Si pudieran visualizar en profundidad el problema aludido. Si tuvieran en claro la responsabilidad de cada actor social implicado.
Si mostraran a través del discurso su intención de no poner en cuestión a alguno de estos actores.
Si nos diéramos cuenta que están lejos, muy lejos, de cuestionar el modelo político-económico que opera de soporte del problema.
Si nos ofrecieran como argumento que brindarían algún tipo de asistencia a los niños y niñas que trabajan, pero esa asistencia estuviera ya cubierta por estamentos del estado. O, peor, fuera dirigida a optimizar su rendimiento laboral.
Si se hicieran oír las voces de esos niños y niñas sosteniendo que trabajan por propia voluntad, cosa que es probable que muchos asintieran. Porque saben que de ello depende parte del sostén de sus seres queridos, cuando no de todos.
Si sacaran del eje de debate el tema “derechos del niño” para intentar convencernos de que, en realidad, muchos otros grupos etarios trabajan.
Pues bien. Vivimos en un país cuya sociedad ha suscripto la Declaración de Beijing y Plataforma para la Acción, documento producido en la IV Conferencia Mundial sobre la Mujer, en 1995.
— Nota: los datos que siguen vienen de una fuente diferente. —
`src/rtl/rr_mux4_arbiter_if.sv`:
```
`default_nettype none
// ============================================================================
// Module      : rr_mux4_arbiter_if
// Description : Lane-request and output-slot handshake bundle for the 4:1
//               round-robin lane arbiter. Lane k sits at
//               in_data[k*WIDTH +: WIDTH].
// Revision    : 1.0 - initial release
// ============================================================================
interface rr_mux4_arbiter_if #(
  parameter int WIDTH = 3
);
  logic [3:0]         in_valid;
  logic [4*WIDTH-1:0] in_data;
  logic [3:0]         in_ready;
  logic               out_valid;
  logic [WIDTH-1:0]   out_data;
  logic [1:0]         out_sel;
  logic               out_ready;

  // Arbiter side: consumes lane requests, owns the output slot.
  modport slave (
    input  in_valid,
    input  in_data,
    output in_ready,
    output out_valid,
    output out_data,
    output out_sel,
    input  out_ready
  );

  // Environment side: presents lanes and consumes the output slot.
  modport master (
    output in_valid,
    output in_data,
    input  in_ready,
    input  out_valid,
    input  out_data,
    input  out_sel,
    output out_ready
  );
endinterface
`default_nettype wire

```
`src/rtl/rr_mux4_arbiter.sv`:
```
`default_nettype none
// ============================================================================
// Module      : rr_mux4_arbiter
// Description : Four-lane round-robin arbiter feeding a single registered
//               output slot (data + 2-bit mux select) with valid/ready.
//               Optional per-lane saturating grant counters are enabled by
//               defining RR_MUX4_GRANT_COUNT_EN.
// Revision    : 1.0 - initial release
// ============================================================================
module rr_mux4_arbiter #(
  parameter int WIDTH      = 3,
  parameter int RESET_LAST = 3
) (
  input  wire logic          clk,
  input  wire logic          rst_n,
  rr_mux4_arbiter_if.slave   bus
`ifdef RR_MUX4_GRANT_COUNT_EN
  ,
  input  wire logic          clr_counts,
  output logic [31:0]        grant_count
`endif
);

  localparam logic [1:0] RESET_LAST_IDX = 2'(RESET_LAST);

  typedef enum logic [0:0] {
    ST_EMPTY = 1'b0,
    ST_FULL  = 1'b1
  } state_t;

  state_t           state_q, state_d;
  logic [WIDTH-1:0] out_data_q, out_data_d;
  logic [1:0]       out_sel_q, out_sel_d;
  logic [1:0]       last_grant_q, last_grant_d;

  logic             grant_vld;
  logic [1:0]       grant_idx;
  logic [WIDTH-1:0] grant_data;
  logic             pipe_ready;
  logic             xfer;
  logic [3:0]       in_ready_w;

  // Priority scan starting one past the last granted lane, wrapping mod 4.
  always_comb begin
    logic [1:0] scan_idx;
    grant_vld = 1'b0;
    grant_idx = 2'd0;
    scan_idx  = 2'd0;
    for (int i = 1; i <= 4; i++) begin
      scan_idx = last_grant_q + 2'(i);
      if (!grant_vld && bus.in_valid[scan_idx]) begin
        grant_vld = 1'b1;
        grant_idx = scan_idx;
      end
    end
  end

  // Select the granted lane's data with constant slices only.
  always_comb begin
    grant_data = '0;
    for (int k = 0; k < 4; k++) begin
      if (grant_idx == 2'(k)) begin
        grant_data = bus.in_data[k*WIDTH +: WIDTH];
      end
    end
  end

  // Slot can accept when empty or being drained this cycle; ready is held low during reset.
  always_comb begin
    pipe_ready = (state_q == ST_EMPTY) || bus.out_ready;
    xfer       = grant_vld && pipe_ready && rst_n;
    in_ready_w = 4'b0000;
    for (int k = 0; k < 4; k++) begin
      if (xfer && (grant_idx == 2'(k))) begin
        in_ready_w[k] = 1'b1;
      end
    end
  end

  // Next-state and slot contents: load on transfer, drop to empty on a drain with no grant.
  always_comb begin
    state_d      = state_q;
    out_data_d   = out_data_q;
    out_sel_d    = out_sel_q;
    last_grant_d = last_grant_q;
    if (xfer) begin
      out_data_d   = grant_data;
      out_sel_d    = grant_idx;
      last_grant_d = grant_idx;
    end
    case (state_q)
      ST_EMPTY: begin
        if (xfer) begin
          state_d = ST_FULL;
        end
      end
      ST_FULL: begin
        if (bus.out_ready && !xfer) begin
          state_d = ST_EMPTY;
        end
      end
      default: state_d = ST_EMPTY;
    endcase
  end

  // State register; reset drops the slot immediately and restores initial priority.
  always_ff @(posedge clk or negedge rst_n) begin
    if (!rst_n) begin
      state_q      <= ST_EMPTY;
      out_data_q   <= '0;
      out_sel_q    <= 2'd0;
      last_grant_q <= RESET_LAST_IDX;
    end else begin
      state_q      <= state_d;
      out_data_q   <= out_data_d;
      out_sel_q    <= out_sel_d;
      last_grant_q <= last_grant_d;
    end
  end

  assign bus.in_ready  = in_ready_w;
  assign bus.out_valid = (state_q == ST_FULL);
  assign bus.out_data  = out_data_q;
  assign bus.out_sel   = out_sel_q;

`ifdef RR_MUX4_GRANT_COUNT_EN
  for (genvar k = 0; k < 4; k++) begin : g_cnt
    logic [7:0] cnt_q, cnt_d;

    // Saturating per-lane transfer count; a clear overrides a coincident transfer.
    always_comb begin
      cnt_d = cnt_q;
      if (clr_counts) begin
        cnt_d = 8'd0;
      end else if (in_ready_w[k] && bus.in_valid[k] && (cnt_q != 8'hFF)) begin
        cnt_d = cnt_q + 8'd1;
      end
    end

    // Counter register.
    always_ff @(posedge clk or negedge rst_n) begin
      if (!rst_n) begin
        cnt_q <= 8'd0;
      end else begin
        cnt_q <= cnt_d;
      end
    end

    assign grant_count[k*8 +: 8] = cnt_q;
  end
`endif

endmodule
`default_nettype wire

```
`src/flat_wrapper.sv`:
```
// flat-port wrapper written by rule: the top's interface ports become plain ports
module rr_mux4_arbiter_flat 
#(
  parameter int WIDTH      = 3,
  parameter int RESET_LAST = 3
)
  (clk, rst_n, bus_in_valid, bus_in_data, bus_in_ready, bus_out_valid, bus_out_data, bus_out_sel, bus_out_ready);
  rr_mux4_arbiter_if #(.WIDTH(WIDTH)) bus_i ();
  input  wire logic clk;
  input  wire logic rst_n;
  input wire logic [$bits(bus_i.in_valid)-1:0] bus_in_valid;
  input wire logic [$bits(bus_i.in_data)-1:0] bus_in_data;
  output wire logic [$bits(bus_i.in_ready)-1:0] bus_in_ready;
  output wire logic [$bits(bus_i.out_valid)-1:0] bus_out_valid;
  output wire logic [$bits(bus_i.out_data)-1:0] bus_out_data;
  output wire logic [$bits(bus_i.out_sel)-1:0] bus_out_sel;
  input wire logic [$bits(bus_i.out_ready)-1:0] bus_out_ready;
  assign bus_i.in_valid = bus_in_valid;
  assign bus_i.in_data = bus_in_data;
  assign bus_in_ready = bus_i.in_ready;
  assign bus_out_valid = bus_i.out_valid;
  assign bus_out_data = bus_i.out_data;
  assign bus_out_sel = bus_i.out_sel;
  assign bus_i.out_ready = bus_out_ready;
  rr_mux4_arbiter #(.WIDTH(WIDTH), .RESET_LAST(RESET_LAST)) u_core (.clk(clk), .rst_n(rst_n), .bus(bus_i));
endmodule
```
La Convención de las Naciones Unidas sobre la Eliminación de todas las formas de Discriminación contra la Mujer (CEDAW), también la hemos suscripto tras arduos debates.
Ambos documentos coinciden en señalar a la trata, el tráfico de mujeres y niñas y la prostitución como prácticas incompatibles con la igualdad de derechos y con el respeto y la dignidad de las mujeres, aunque el Protocolo que surge de la CEDAW contemple la figura de la “prostitución voluntaria”. El sentido de la incorporación de esa figura lo veremos más adelante.
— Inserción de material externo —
## config.mk

```make
export PLATFORM = sky130hd
export DESIGN_NAME = sine_ref_gen
export DESIGN_NICKNAME = d
export VERILOG_FILES = /design/src/rtl/sine_ref_gen.sv
export SDC_FILE = /design/constraint.sdc
export NUM_CORES = 1
export LEC_CHECK = 0
export ABC_AREA = 1
export BUFFER_PORTS_ARGS = -buffer_cell sky130_fd_sc_hd__buf_4
export CORE_MARGIN = 2
export CORE_UTILIZATION = 45
export CTS_BUF_LIST = sky130_fd_sc_hd__clkbuf_16
export CTS_CLUSTER_DIAMETER = 100
export DETAILED_ROUTE_END_ITERATION = 10
export PLACE_DENSITY = 0.66
export SYNTH_ARGS = -nofsm -noshare
export SYNTH_HDL_FRONTEND = slang
export SYNTH_SLANG_ARGS = --single-unit
```

## constraint.sdc

```tcl
create_clock -name clk -period 6.2 [get_ports clk]
set_input_delay 0.31 -clock clk [delete_from_list [all_inputs] [get_ports clk]]
set_output_delay 0.31 -clock clk [all_outputs]
set_load 0.05 [all_outputs]
```

## src/rtl/sine_ref_gen.sv

```systemverilog
// sine_ref_gen: multi-channel quarter-wave sine reference for the SSPWM modulator.
// Optional build macro SINE_OFFSET_EN biases each magnitude by PEAK (range 0..2*PEAK).
module sine_ref_gen #(
    parameter int    PHASE_W  = 16,
    parameter int    ADDR_W   = 7,
    parameter int    AMP_W    = 13,
    parameter int    PEAK     = 5000,
    parameter int    MI_W     = 10,
    parameter int    CH       = 3,
    parameter string LUT_FILE = "sine_q.hex"
) (
    input  logic                    clk,
    input  logic                    rst,
    input  logic                    en,
    input  logic                    tick,
    input  logic                    sync,
    input  logic [PHASE_W-1:0]      phase_inc,
    input  logic [MI_W:0]           mod_idx,
    output logic [CH*(AMP_W+1)-1:0] sine_mag,
    output logic [CH-1:0]           sine_neg,
    output logic                    out_valid,
    output logic                    busy,
    output logic                    overrun
);

    localparam int N  = 1 << ADDR_W;
    localparam int OW = AMP_W + 1;
    localparam int PW = AMP_W + MI_W + 1;
    localparam int CW = (CH > 1) ? $clog2(CH) : 1;
    localparam logic [PHASE_W-1:0] OFF = PHASE_W'((64'd1 << PHASE_W) / 64'(CH));

    if (PHASE_W < ADDR_W + 2 || CH < 1 || CH > 8 || LUT_FILE == "") begin : g_bad_cfg
        $error("sine_ref_gen: unsupported configuration");
    end

    // Table equals the LUT_FILE image, built at elaboration from a Q30 Taylor series.
    function automatic logic [AMP_W-1:0] sine_val(input int i);
        longint x, term, sum, v;
        x    = (longint'(1686629713) * longint'(i)) / longint'(N);
        term = x;
        sum  = x;
        for (int k = 1; k <= 8; k++) begin
            term = (term * x) >>> 30;
            term = (term * x) >>> 30;
            term = -term / longint'(2 * k * (2 * k + 1));
            sum  = sum + term;
        end
        v = (longint'(PEAK) * sum + (longint'(1) <<< 29)) >>> 30;
        return AMP_W'(v);
    endfunction

    typedef enum logic [2:0] {IDLE, LOOKUP, SCALE, STORE, DONE} state_t;

    state_t             state, state_nx;
    logic [PHASE_W-1:0] acc, base, b, p;
    logic               sync_pend, accept, publish;
    logic [MI_W:0]      mi;
    logic [CW-1:0]      ch;
    logic [ADDR_W+1:0]  ptop;
    logic [ADDR_W:0]    a, addr;
    logic               addr_neg;
    logic [AMP_W-1:0]   lut, m;
    logic [PW-1:0]      prod;
    logic [AMP_W-1:0]   rom [N+1];
    logic [AMP_W-1:0]   slot_mag [CH];
    logic [CH-1:0]      slot_neg;
    logic [CH*OW-1:0]   frame;

    for (genvar g = 0; g <= N; g++) begin : g_rom
        assign rom[g] = sine_val(g);
    end

    assign accept = tick & en & (state == IDLE);
    assign b      = (sync | sync_pend) ? '0 : acc;
    assign busy   = (state != IDLE);

    assign p    = base + PHASE_W'(64'(ch) * 64'(OFF));
    assign ptop = (ADDR_W+2)'(p >> (PHASE_W - ADDR_W - 2));
    assign a    = ptop[ADDR_W] ? (ADDR_W+1)'(N) - {1'b0, ptop[ADDR_W-1:0]}
                               : {1'b0, ptop[ADDR_W-1:0]};
    assign prod = PW'(lut) * PW'(mi);
    assign m    = AMP_W'(prod >> MI_W);

    always_comb begin
        state_nx = state;
        unique case (state)
            IDLE:    if (tick & en) state_nx = LOOKUP;
            LOOKUP:  state_nx = SCALE;
            SCALE:   state_nx = STORE;
            STORE:   state_nx = (ch == CW'(CH - 1)) ? DONE : LOOKUP;
            DONE:    state_nx = IDLE;
            default: state_nx = IDLE;
        endcase
    end

    always_comb begin
        frame = '0;
        for (int i = 0; i < CH; i++) begin
`ifdef SINE_OFFSET_EN
            frame[i*OW +: OW] = slot_neg[i] ? OW'(PEAK) - OW'(slot_mag[i])
                                            : OW'(PEAK) + OW'(slot_mag[i]);
`else
            frame[i*OW +: OW] = OW'(slot_mag[i]);
`endif
        end
    end

    always_ff @(posedge clk or posedge rst) begin
        if (rst) begin
            state     <= IDLE;
            acc       <= '0;
            base      <= '0;
            sync_pend <= 1'b0;
            mi        <= '0;
            ch        <= '0;
            addr      <= '0;
            addr_neg  <= 1'b0;
            lut       <= '0;
            slot_neg  <= '0;
            publish   <= 1'b0;
            out_valid <= 1'b0;
            overrun   <= 1'b0;
            sine_mag  <= '0;
            sine_neg  <= '0;
            for (int i = 0; i < CH; i++) slot_mag[i] <= '0;
        end else begin
            state     <= state_nx;
            overrun   <= tick & en & (state != IDLE);
            lut       <= rom[addr];
            // Frame leaves through the output flops one cycle after DONE.
            publish   <= (state == DONE);
            out_valid <= publish;
            if (publish) begin
                sine_mag <= frame;
                sine_neg <= slot_neg;
            end
            if (accept) begin
                base      <= b;
                acc       <= b + phase_inc;
                mi        <= mod_idx[MI_W] ? (MI_W+1)'(1 << MI_W) : mod_idx;
                sync_pend <= 1'b0;
                ch        <= '0;
            end else if (sync) begin
                sync_pend <= 1'b1;
            end
            if (state == LOOKUP) begin
                addr     <= a;
                addr_neg <= ptop[ADDR_W+1];
            end
            if (state == STORE) begin
                ch <= ch + 1'b1;
                for (int i = 0; i < CH; i++) begin
                    if (ch == CW'(i)) begin
                        slot_mag[i] <= m;
                        slot_neg[i] <= addr_neg & (m != '0);
                    end
                end
            end
        end
    end

endmodule

```

==> summary.md, run 1 <==
| Metric | Value |
|---|---|
| Setup TNS | 0 ps |
| Final setup violation count | 0 |
| Synth cell count leaders | nand2_1, inv_1, dfrtp_1 |
| Cell taking the most area after synthesis | dfrtp_1 |
| Seq/Total Area, Yosys | 0.279 |
| Slew Limit Fails | 0 |
| Share of cells above drive strength 1 | 0.0953 |
| HPWL Detailed | 27.5 mm |
| Placed insts | 2,263 |
| Status | completed |
| Final WL | 36.1 mm |
| Most common cell in the synthesized netlist | nand2_1 |
| Primary FF master, synth | dfrtp_1 |
| RR Startpoint | mi[5] |
| Synth Register Bits | ~160 |
| CP Class | register to register |
| Asr flop ratio synth | 1.00 |
| Fin. Hold Viols | 0 |
| Max Root-Sink Buffers | 2 |
| Fmax achieved | roughly 180 MHz |
| Initial antenna violation count | 0 |
| Post-cts gate resize count | 0 |
| Synth unique cells | between 50 and 60 |
| Vias per std cell | 5.22 |
| EDFF count, synth | 0 |
| # IOs | 80 |
| Max_slew headroom | 0.306 |
| Tcrit/Tclk final | 0.873 |
| Syn-to-layout area delta | 10.2% |
| DR iter-0 viols | 1,067 |
| Worst hold path type | input pin to async pin |
| CP Data Arrival Time | 5740 ps |
| Largest net degree at the start of global routing | 87 |
| Post-Synthesis Cells | around 1,800 |
| Port-buffer cells | 76 |
| Min Tclk post-route | 5410 ps |
| # diodes | 0 |
| Total global-route track usage | 0.228 |
| Max Fanout on Critical Path | 14 |
| Max H-tree Level | 4 |
| Worst Setup End Kind | register |
| Worst slew pin tran | 1040 ps |
| Via count | 11,971 |
| Gpl congestion | ~0.94 |
| Die X | 182 microns |
| Worst clock skew | 23.0 ps |
| Postcts setup bufs | 0 |
| DR pass1 iterations | 5 |
| Nets | approximately 2,100 |
| RR Endpoint | slot_neg[0] |
| Data required time of the worst path | ~6500 ps |
| Non-Filler Instances | 2,295 |
| Final ANT Viol Nets | 0 |
| Die Ht | around 180 microns |
| Placeable core region | 30,800 sq um |
| Vias in the first global route | between 10,000 and 15,000 |
| Clock buffer count from CTS | 17 |
| TritonCTS clock tree | yes |
| Syn Area/Cell | 7.68 sq um |
| Initial Utilization | 0.460 |
| Total gr overflow | 0 |
| Critical Path Start Type | register |
| Top area cells in the synthesized netlist | dfrtp_1, fa_1, nand2_1, ha_1, inv_1 |
| Clk pin slew, worst setup/hold paths | approximately 80 ps |
| First-pass GRT wire length | between 60 and 70 mm |
| Reported max-cap violation count | 0 |
| Post-Synthesis Cell Area | 14,200 sq um |
| Fraction of synthesized cell area taken by the top area cell type | 0.279 |
| Cts-stage hold buffer count | 0 |
| Internal reg-to-reg setup slack | 790 ps |
| RSZ-0062 raised after global routing | no |
| Row count | 64 |
| Die ar. | 32,900 sq um |
| Clk_lat worst skew | 440 ps |
| Ys Warns | 0 |
| Clock Sinks | 158 |
| DRC viols | 0 |
| Cell count of the worst reg-to-reg path | 23 |
| Clk root buf | clkbuf_16 |
| WL/cell | between 15 and 20 microns |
En nuestro país la prostitución, en efecto, existe. Y es una práctica de sometimiento y humillación para las mujeres que la ejercen de las más antiguas de la humanidad.
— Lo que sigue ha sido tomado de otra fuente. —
==> src/rtl/pb_event_rx_if.sv <==
// Event handshake bundle between the pushbutton receiver and the round logic.
//   ack        consumer -> receiver : accept the pending event
//   evt_valid  receiver -> consumer : an event is pending (held until ack)
//   evt_right  receiver -> consumer : 1 = right won, 0 = left won
//   evt_tie    receiver -> consumer : both buttons pressed on the same cycle
//   pbl_level  receiver -> consumer : debounced left level
//   pbr_level  receiver -> consumer : debounced right level
//   drop_cnt   receiver -> consumer : presses dropped while busy
interface pb_event_rx_if;
  logic       ack;
  logic       evt_valid;
  logic       evt_right;
  logic       evt_tie;
  logic       pbl_level;
  logic       pbr_level;
  logic [7:0] drop_cnt;

  modport master (
    input  ack,
    output evt_valid, evt_right, evt_tie, pbl_level, pbr_level, drop_cnt
  );

  modport slave (
    output ack,
    input  evt_valid, evt_right, evt_tie, pbl_level, pbr_level, drop_cnt
  );
endinterface

==> src/rtl/pb_event_rx.sv <==
// Pushbutton event receiver: synchronizes, debounces and edge-detects the two
// player buttons and presents each press as one held event with valid/ack.
// Ports:
//   clk      game clock (divided), rising edge
//   rst      asynchronous active-high reset
//   pbl_raw  raw left button (1 = pressed)
//   pbr_raw  raw right button (1 = pressed)
//   evt      pb_event_rx_if.master (ack in; evt_valid/right/tie, levels, drop_cnt out)
// Optional build macro: PB_DROP_COUNT_EN enables the saturating dropped-press
// counter; without it drop_cnt is tied to 0.
//
// state   | meaning
// --------+--------------------------------------------------------
// IDLE    | no event outstanding, waiting for a debounced press
// PENDING | event presented on evt_valid, waiting for ack
// LOCKOUT | acked; waiting for both buttons released before rearming
module pb_event_rx #(
  parameter int DEB_CYCLES = 16,
  parameter int CNT_W      = 8
) (
  input  logic          clk,
  input  logic          rst,
  input  logic          pbl_raw,
  input  logic          pbr_raw,
  pb_event_rx_if.master evt
);

  typedef enum logic [1:0] {
    S_IDLE    = 2'd0,
    S_PENDING = 2'd1,
    S_LOCKOUT = 2'd2
  } state_t;

  // Index 0 = left button, index 1 = right button.
  logic [1:0]       sync1_q, sync2_q;
  logic [1:0]       level_q, level_d;
  logic [1:0]       press_q, press_d;
  logic [CNT_W-1:0] cnt_q [2];
  logic [CNT_W-1:0] cnt_d [2];

  state_t state_q, state_d;
  logic   right_q, right_d;
  logic   tie_q, tie_d;

  // Counter runs only while the synchronized input disagrees with the level;
  // reaching DEB_CYCLES flips the level, so shorter glitches never register.
  always_comb begin
    level_d = level_q;
    for (int b = 0; b < 2; b++) begin
      cnt_d[b] = '0;
      if (sync2_q[b] != level_q[b]) begin
        if (cnt_q[b] == CNT_W'(DEB_CYCLES - 1)) begin
          level_d[b] = ~level_q[b];
        end else begin
          cnt_d[b] = cnt_q[b] + 1'b1;
        end
      end
    end
    press_d = level_d & ~level_q;
  end

  always_ff @(posedge clk or posedge rst) begin
    if (rst) begin
      sync1_q  <= '0;
      sync2_q  <= '0;
      level_q  <= '0;
      press_q  <= '0;
      cnt_q[0] <= '0;
      cnt_q[1] <= '0;
    end else begin
      sync1_q  <= {pbr_raw, pbl_raw};
      sync2_q  <= sync1_q;
      level_q  <= level_d;
      press_q  <= press_d;
      cnt_q[0] <= cnt_d[0];
      cnt_q[1] <= cnt_d[1];
    end
  end

  always_ff @(posedge clk or posedge rst) begin
    if (rst) begin
      state_q <= S_IDLE;
      right_q <= 1'b0;
      tie_q   <= 1'b0;
    end else begin
      state_q <= state_d;
      right_q <= right_d;
      tie_q   <= tie_d;
    end
  end

  always_comb begin
    state_d = state_q;
    right_d = right_q;
    tie_d   = tie_q;
    unique case (state_q)
      S_IDLE: begin
        if (|press_q) begin
          state_d = S_PENDING;
          tie_d   = &press_q;
          right_d = press_q[1] & ~press_q[0];
        end
      end
      S_PENDING: begin
        if (evt.ack) begin
          state_d = S_LOCKOUT;
          right_d = 1'b0;
          tie_d   = 1'b0;
        end
      end
      S_LOCKOUT: begin
        if (level_q == 2'b00) state_d = S_IDLE;
      end
      default: begin
        state_d = S_IDLE;
        right_d = 1'b0;
        tie_d   = 1'b0;
      end
    endcase
  end

  assign evt.evt_valid = (state_q == S_PENDING);
  assign evt.evt_right = right_q;
  assign evt.evt_tie   = tie_q;
  assign evt.pbl_level = level_q[0];
  assign evt.pbr_level = level_q[1];

`ifdef PB_DROP_COUNT_EN
  logic [7:0] drop_q, drop_d;
  logic [1:0] drop_inc;
  logic [8:0] drop_sum;

  always_comb begin
    drop_inc = {1'b0, press_q[0]} + {1'b0, press_q[1]};
    drop_sum = {1'b0, drop_q} + {7'b0, drop_inc};
    drop_d   = drop_q;
    if (state_q != S_IDLE) begin
      drop_d = drop_sum[8] ? 8'hFF : drop_sum[7:0];
    end
  end

  always_ff @(posedge clk or posedge rst) begin
    if (rst) drop_q <= '0;
    else     drop_q <= drop_d;
  end

  assign evt.drop_cnt = drop_q;
`else
  assign evt.drop_cnt = '0;
`endif

endmodule

==> src/flat_wrapper.sv <==
// flat-port wrapper written by rule: the top's interface ports become plain ports
module pb_event_rx_flat 
#(
  parameter int DEB_CYCLES = 16,
  parameter int CNT_W      = 8
)
  (clk, rst, pbl_raw, pbr_raw, evt_ack, evt_evt_valid, evt_evt_right, evt_evt_tie, evt_pbl_level, evt_pbr_level, evt_drop_cnt);
  pb_event_rx_if evt_i ();
  input  logic clk;
  input  logic rst;
  input  logic pbl_raw;
  input  logic pbr_raw;
  input wire logic [$bits(evt_i.ack)-1:0] evt_ack;
  output wire logic [$bits(evt_i.evt_valid)-1:0] evt_evt_valid;
  output wire logic [$bits(evt_i.evt_right)-1:0] evt_evt_right;
  output wire logic [$bits(evt_i.evt_tie)-1:0] evt_evt_tie;
  output wire logic [$bits(evt_i.pbl_level)-1:0] evt_pbl_level;
  output wire logic [$bits(evt_i.pbr_level)-1:0] evt_pbr_level;
  output wire logic [$bits(evt_i.drop_cnt)-1:0] evt_drop_cnt;
  assign evt_i.ack = evt_ack;
  assign evt_evt_valid = evt_i.evt_valid;
  assign evt_evt_right = evt_i.evt_right;
  assign evt_evt_tie = evt_i.evt_tie;
  assign evt_pbl_level = evt_i.pbl_level;
  assign evt_pbr_level = evt_i.pbr_level;
  assign evt_drop_cnt = evt_i.drop_cnt;
  pb_event_rx #(.DEB_CYCLES(DEB_CYCLES), .CNT_W(CNT_W)) u_core (.clk(clk), .rst(rst), .pbl_raw(pbl_raw), .pbr_raw(pbr_raw), .evt(evt_i));
endmodule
Comparto, pero no me resigno a que por antigua sea naturalizada e inamovible. Creo que su erradicación vendrá tras mucho tiempo de luchar por la reconstrucción de los discursos culturales que sostienen su vigencia.
Habrá que empezar a hablar seriamente de esto, nombrando cada uno de los que actúan en el tema. Los clientes –prostituyentes- incluidos siempre en cualquier análisis que se haga del problema. Su responsabilidad, su necesidad de tener relaciones sexuales basadas en el abuso y la disparidad de poder. Su rol protagónico en esto de seguir “consumiendo” mujeres perpetuando la desigualdad. Hay que dejar de proteger a los clientes para proceder a interpelarlos. Son mayoritariamente varones y pagan, comparto. Eso no los exculpa ante los que pensamos que las personas no somos mercancía.
Y sí, aunque difícil, en este punto se podría hacer visible para la sociedad la correlación existente entre la “moral” capitalista y la prostituyente. Se podría cuestionar al Dios Mercado que se autorregula mediante la ley de oferta y demanda. Se podría también poner en duda el “favor” que hacen los consumidores al sistema. Evidenciar que no siempre que se consume se está haciendo un bien a la humanidad. A veces, exactamente lo contrario.
No considero relevante en lo más mínimo que a las mujeres en situación de prostitución se las asista por medios diferentes a los que el estado utiliza para atender a todas las personas que tienen una condición de vulnerabilidad social. Creo que tanto los distintos planes sociales como la asistencia de salud pueden hacerse utilizando las mismas redes que para el resto de la población. Excepto que mediante esa asistencia se las intente estigmatizar. O que se utilice esta estrategia en salud para, por ejemplo, optimizar la prevención de problemas sanitarios en el resto de la sociedad. Claro, controlar su estado de salud para que no propaguen enfermedades al resto de la población. Sobre todo a sus clientes que, siguiendo la lógica de que son “empleadores” merecen cuidados especiales.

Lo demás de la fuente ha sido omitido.